Major fentanyl bust marks Montco’s designation as heavy drug-trafficking area

"Enough fentanyl to kill half the population of Montgomery County" was confiscated during a drug bust at a Cheltenham shopping center, county officials said Tuesday.

Montgomery County District Attorney Kevin R. Steele announces a drug bust in which authorities seized a kilogram of the deadly opioid fentanyl.

Montgomery County District Attorney Kevin R. Steele announces a drug bust in which authorities seized a kilogram of the deadly opioid fentanyl. (Joel Wolfram/WHYY)

“Enough fentanyl to kill half the population of Montgomery County” was confiscated during a drug bust at a Cheltenham shopping center, county officials said Tuesday.

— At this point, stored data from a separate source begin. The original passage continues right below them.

===== src/ring_byte_fifo_bulk_defines.svh =====
// ring_byte_fifo_bulk_defines.svh: assertion macros for the byte ring fifo
// depends on clk and rst_n in the module that uses them
`ifndef RING_BYTE_FIFO_BULK_DEFINES_SVH
`define RING_BYTE_FIFO_BULK_DEFINES_SVH

// same-cycle implication, off during reset
`define RBF_ASSERT_IMPL(name, ante, cons) \
  name: assert property (@(posedge clk) disable iff (!rst_n) (ante) |-> (cons)) \
    else $error("rbf: same-cycle check failed");

// next-cycle implication, off during reset
`define RBF_ASSERT_NEXT(name, ante, cons) \
  name: assert property (@(posedge clk) disable iff (!rst_n) (ante) |=> (cons)) \
    else $error("rbf: next-cycle check failed");

`endif


===== src/rbf_pkg.sv =====
// rbf_pkg: shared types and constants of the byte ring fifo
// no dependencies
`default_nettype none

package rbf_pkg;

  localparam int BYTE_W     = 8;
  localparam int DATA_BYTES = 8;
  localparam int DATA_W     = BYTE_W * DATA_BYTES;
  localparam int CNT_W      = 4;
  localparam int SIZE_W     = 9;
  localparam int FILL_W     = 8;
  localparam int OP_W       = 2;
  localparam int IN_DATA_W  = 72;
  localparam int OUT_DATA_W = 96;

  typedef enum logic [OP_W-1:0] {
    OP_WRITE = 2'd0,
    OP_READ  = 2'd1,
    OP_CLEAR = 2'd2
  } op_t;

endpackage

`default_nettype wire


===== src/rbf_bank.sv =====
// rbf_bank: one byte lane of the ring store, one write and one registered read port
// depends on rbf_pkg
`default_nettype none

module rbf_bank
  import rbf_pkg::*;
#(
  parameter int ROWS = 32,
  localparam int ROW_W = (ROWS > 1) ? $clog2(ROWS) : 1
) (
  input  wire logic              clk,
  input  wire logic              we,
  input  wire logic [ROW_W-1:0]  waddr,
  input  wire logic [BYTE_W-1:0] wdata,
  input  wire logic              re,
  input  wire logic [ROW_W-1:0]  raddr,
  output logic      [BYTE_W-1:0] rdata
);

  logic [BYTE_W-1:0] mem [ROWS];

  always_ff @(posedge clk) begin
    if (we) begin
      mem[waddr] <= wdata;
    end
  end

  always_ff @(posedge clk) begin
    if (re) begin
      rdata <= mem[raddr];
    end
  end

endmodule

`default_nettype wire


===== src/ring_byte_fifo_bulk.sv =====
// ring_byte_fifo_bulk: a byte fifo on a banked circular store, write / read / clear per request
// depends on rbf_pkg, rbf_bank and ring_byte_fifo_bulk_defines.svh
//
// usage:
//   in channel: in_tuser carries the opcode (write, read, clear), in_tdata the
//   write bytes and the requested length. out channel: one result per request
//   with the counts, the read bytes and the fill status after the request.
//   cfg_we/cfg_wdata set the ring size (clamped to 2..min(DEPTH,256)) and
//   empty the fifo; write it only while no request is in flight.
//   a request passes through three stages: input register, store access with
//   pointer update, result register. one request is taken every cycle as long
//   as the result side keeps up; the store is LANES byte banks, each read once
//   and written at most once per request.
//   reset empties the fifo, sets the ring size to its maximum and drops any
//   request in flight. the store contents are not cleared.
//   when out_tready is low the result register holds, the stages behind it
//   fill up and in_tready falls once all three are occupied.
`default_nettype none
`include "ring_byte_fifo_bulk_defines.svh"

module ring_byte_fifo_bulk
  import rbf_pkg::*;
#(
  parameter int DEPTH = 256,
  parameter int LANES = 8
) (
  input  wire logic                  clk,
  input  wire logic                  rst_n,
  // cfg: ring_size
  input  wire logic                  cfg_we,
  input  wire logic [SIZE_W-1:0]     cfg_wdata,
  // in_tdata: write_data[63:0], length[67:64], zero pad
  input  wire logic                  in_tvalid,
  output logic                       in_tready,
  input  wire logic [IN_DATA_W-1:0]  in_tdata,
  // in_tuser: opcode[1:0]
  input  wire logic [OP_W-1:0]       in_tuser,
  // out_tdata: accepted_count[3:0], read_data[67:4], read_count[71:68],
  //            used_count[79:72], free_count[87:80], is_full[88], is_empty[89], zero pad
  output logic                       out_tvalid,
  input  wire logic                  out_tready,
  output logic [OUT_DATA_W-1:0]      out_tdata
);

  localparam int TOP_SIZE = (DEPTH < 256) ? DEPTH : 256;
  localparam int ROWS     = (TOP_SIZE + LANES - 1) / LANES;
  localparam int ROW_W    = (ROWS > 1) ? $clog2(ROWS) : 1;
  localparam int LANE_W   = (LANES > 1) ? $clog2(LANES) : 1;
  localparam int SUM_W    = $clog2(2 * LANES) + 1;

  // handshake and stage control
  logic adv0, adv1, adv2, do_step;

  // input register
  logic              s0_v_r;
  op_t               s0_op_r;
  logic [DATA_W-1:0] s0_wdata_r;
  logic [CNT_W-1:0]  s0_len_r;

  // fifo state
  logic [SIZE_W-1:0] s_r;
  logic [FILL_W-1:0] used_r, used_nxt;
  logic [ROW_W-1:0]  wr_row_r, rd_row_r, wr_row_nxt, rd_row_nxt, wr_row_inc, rd_row_inc;
  logic [LANE_W-1:0] wr_lane_r, rd_lane_r, wr_lane_nxt, rd_lane_nxt;
  logic [SIZE_W-1:0] cfg_size;

  // step logic
  logic [CNT_W-1:0]  len_sat, acc, got, acc_eff, got_eff;
  logic [SIZE_W-1:0] room, lim_nxt;
  logic [SUM_W-1:0]  wr_sum, rd_sum;
  logic              is_wr, is_rd, is_clr;
  logic [FILL_W-1:0] free_nxt;
  logic              full_nxt, empty_nxt;

  // access stage
  logic              s1_v_r;
  logic [CNT_W-1:0]  s1_acc_r, s1_got_r;
  logic [LANE_W-1:0] s1_lane_r;
  logic [FILL_W-1:0] s1_used_r, s1_free_r;
  logic              s1_full_r, s1_empty_r;
  logic [BYTE_W-1:0] bank_q [LANES];
  logic [DATA_W-1:0] rdata_nxt;

  // result register
  logic              out_v_r;
  logic [CNT_W-1:0]  out_acc_r, out_got_r;
  logic [DATA_W-1:0] out_rdata_r;
  logic [FILL_W-1:0] out_used_r, out_free_r;
  logic              out_full_r, out_empty_r;

  assign adv2      = !out_v_r || out_tready;
  assign adv1      = !s1_v_r || adv2;
  assign adv0      = !s0_v_r || adv1;
  assign do_step   = s0_v_r && adv1;
  assign in_tready = adv0;

  // input register
  always_ff @(posedge clk) begin
    if (!rst_n) begin
      s0_v_r <= 1'b0;
    end else if (adv0) begin
      s0_v_r <= in_tvalid;
    end
  end

  always_ff @(posedge clk) begin
    if (adv0 && in_tvalid) begin
      s0_op_r    <= op_t'(in_tuser);
      s0_wdata_r <= in_tdata[DATA_W-1:0];
      s0_len_r   <= in_tdata[DATA_W +: CNT_W];
    end
  end

  // step logic
  always_comb begin
    if (cfg_wdata < SIZE_W'(2)) begin
      cfg_size = SIZE_W'(2);
    end else if (cfg_wdata > SIZE_W'(TOP_SIZE)) begin
      cfg_size = SIZE_W'(TOP_SIZE);
    end else begin
      cfg_size = cfg_wdata;
    end
  end

  assign wr_row_inc = (wr_row_r == ROW_W'(ROWS - 1)) ? '0 : wr_row_r + ROW_W'(1);
  assign rd_row_inc = (rd_row_r == ROW_W'(ROWS - 1)) ? '0 : rd_row_r + ROW_W'(1);

  assign is_wr  = (s0_op_r == OP_WRITE);
  assign is_rd  = (s0_op_r == OP_READ);
  assign is_clr = (s0_op_r == OP_CLEAR);

  always_comb begin
    len_sat = (s0_len_r > CNT_W'(LANES)) ? CNT_W'(LANES) : s0_len_r;
    room    = s_r - SIZE_W'(1) - {1'b0, used_r};
    acc     = ({{(SIZE_W-CNT_W){1'b0}}, len_sat} < room) ? len_sat : room[CNT_W-1:0];
    got     = ({{(FILL_W-CNT_W){1'b0}}, len_sat} < used_r) ? len_sat : used_r[CNT_W-1:0];
    acc_eff = is_wr ? acc : '0;
    got_eff = is_rd ? got : '0;

    wr_sum = SUM_W'(wr_lane_r) + SUM_W'(acc_eff);
    rd_sum = SUM_W'(rd_lane_r) + SUM_W'(got_eff);

    wr_lane_nxt = wr_lane_r;
    wr_row_nxt  = wr_row_r;
    rd_lane_nxt = rd_lane_r;
    rd_row_nxt  = rd_row_r;
    used_nxt    = used_r;

    case (s0_op_r)
      OP_WRITE: begin
        used_nxt = used_r + FILL_W'(acc_eff);
        if (wr_sum >= SUM_W'(LANES)) begin
          wr_lane_nxt = LANE_W'(wr_sum - SUM_W'(LANES));
          wr_row_nxt  = wr_row_inc;
        end else begin
          wr_lane_nxt = LANE_W'(wr_sum);
        end
      end
      OP_READ: begin
        used_nxt = used_r - FILL_W'(got_eff);
        if (rd_sum >= SUM_W'(LANES)) begin
          rd_lane_nxt = LANE_W'(rd_sum - SUM_W'(LANES));
          rd_row_nxt  = rd_row_inc;
        end else begin
          rd_lane_nxt = LANE_W'(rd_sum);
        end
      end
      OP_CLEAR: begin
        used_nxt    = '0;
        rd_lane_nxt = wr_lane_r;
        rd_row_nxt  = wr_row_r;
      end
      default: begin
        used_nxt = used_r;
      end
    endcase

    lim_nxt   = s_r - SIZE_W'(1);
    free_nxt  = FILL_W'(lim_nxt - {1'b0, used_nxt});
    full_nxt  = ({1'b0, used_nxt} == lim_nxt);
    empty_nxt = (used_nxt == '0);
  end

  // fifo state
  always_ff @(posedge clk) begin
    if (!rst_n) begin
      s_r       <= SIZE_W'(TOP_SIZE);
      used_r    <= '0;
      wr_row_r  <= '0;
      wr_lane_r <= '0;
      rd_row_r  <= '0;
      rd_lane_r <= '0;
    end else if (cfg_we) begin
      s_r       <= cfg_size;
      used_r    <= '0;
      wr_row_r  <= '0;
      wr_lane_r <= '0;
      rd_row_r  <= '0;
      rd_lane_r <= '0;
    end else if (do_step) begin
      used_r    <= used_nxt;
      wr_row_r  <= wr_row_nxt;
      wr_lane_r <= wr_lane_nxt;
      rd_row_r  <= rd_row_nxt;
      rd_lane_r <= rd_lane_nxt;
    end
  end

  // byte banks
  for (genvar k = 0; k < LANES; k++) begin : g_bank
    logic [SUM_W-1:0]  off_sum;
    logic [LANE_W-1:0] off;
    logic              we;
    logic [ROW_W-1:0]  waddr, raddr;
    logic [BYTE_W-1:0] wdata;

    assign off_sum = SUM_W'(k) + SUM_W'(LANES) - SUM_W'(wr_lane_r);
    assign off     = (off_sum >= SUM_W'(LANES)) ? LANE_W'(off_sum - SUM_W'(LANES))
                                                : LANE_W'(off_sum);
    assign we      = do_step && is_wr && (SUM_W'(off) < SUM_W'(acc));
    assign waddr   = (LANE_W'(k) >= wr_lane_r) ? wr_row_r : wr_row_inc;
    assign raddr   = (LANE_W'(k) >= rd_lane_r) ? rd_row_r : rd_row_inc;
    assign wdata   = s0_wdata_r[{off, 3'b000} +: BYTE_W];

    rbf_bank #(
      .ROWS(ROWS)
    ) u_bank (
      .clk  (clk),
      .we   (we),
      .waddr(waddr),
      .wdata(wdata),
      .re   (do_step),
      .raddr(raddr),
      .rdata(bank_q[k])
    );
  end

  // access stage
  always_ff @(posedge clk) begin
    if (!rst_n) begin
      s1_v_r <= 1'b0;
    end else if (adv1) begin
      s1_v_r <= s0_v_r;
    end
  end

  always_ff @(posedge clk) begin
    if (do_step) begin
      s1_acc_r   <= acc_eff;
      s1_got_r   <= got_eff;
      s1_lane_r  <= rd_lane_r;
      s1_used_r  <= used_nxt;
      s1_free_r  <= free_nxt;
      s1_full_r  <= full_nxt;
      s1_empty_r <= empty_nxt;
    end
  end

  // rotate bank outputs back into request order
  always_comb begin
    logic [SUM_W-1:0]  sidx;
    logic [LANE_W-1:0] idx;
    rdata_nxt = '0;
    sidx      = '0;
    idx       = '0;
    for (int j = 0; j < DATA_BYTES; j++) begin
      if (j < LANES) begin
        sidx = SUM_W'(s1_lane_r) + SUM_W'(j);
        idx  = (sidx >= SUM_W'(LANES)) ? LANE_W'(sidx - SUM_W'(LANES)) : LANE_W'(sidx);
        if (CNT_W'(j) < s1_got_r) begin
          rdata_nxt[j*BYTE_W +: BYTE_W] = bank_q[idx];
        end
      end
    end
  end

  // result register
  always_ff @(posedge clk) begin
    if (!rst_n) begin
      out_v_r <= 1'b0;
    end else if (adv2) begin
      out_v_r <= s1_v_r;
    end
  end

  always_ff @(posedge clk) begin
    if (adv2 && s1_v_r) begin
      out_acc_r   <= s1_acc_r;
      out_got_r   <= s1_got_r;
      out_rdata_r <= rdata_nxt;
      out_used_r  <= s1_used_r;
      out_free_r  <= s1_free_r;
      out_full_r  <= s1_full_r;
      out_empty_r <= s1_empty_r;
    end
  end

  assign out_tvalid = out_v_r;
  assign out_tdata  = {6'b0, out_empty_r, out_full_r, out_free_r, out_used_r,
                       out_got_r, out_rdata_r, out_acc_r};

  `RBF_ASSERT_IMPL(a_used_cap, 1'b1, ({1'b0, used_r} < s_r))
  `RBF_ASSERT_IMPL(a_one_dir, s1_v_r, ((s1_acc_r == '0) || (s1_got_r == '0)))
  `RBF_ASSERT_NEXT(a_clear_empties, do_step && is_clr, (used_r == '0))
  `RBF_ASSERT_NEXT(a_state_idle, !do_step && !cfg_we, $stable(used_r))
  `RBF_ASSERT_NEXT(a_lane_idle, !do_step && !cfg_we, ($stable(wr_lane_r) && $stable(rd_lane_r)))

endmodule

`default_nettype wire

Philadelphia residents Lincoln Payano Del Orbe Jr., 25, and Christina Mota Soto, 29, were charged in the sale of the kilogram of fentanyl, a deadly opioid. Also charged was Wilbert Taveras Payano, 33, of Bronx, New York, whom law enforcement officials allege was the source of the drugs.

The Montgomery County district attorney’s office announced the arrests one week after the county was named a “federal High Intensity Drug Trafficking Area.”

Montgomery County District Attorney Kevin Steele said law enforcement officials seized a kilogram of fentanyl after an undercover drug buy at the Cheltenham center.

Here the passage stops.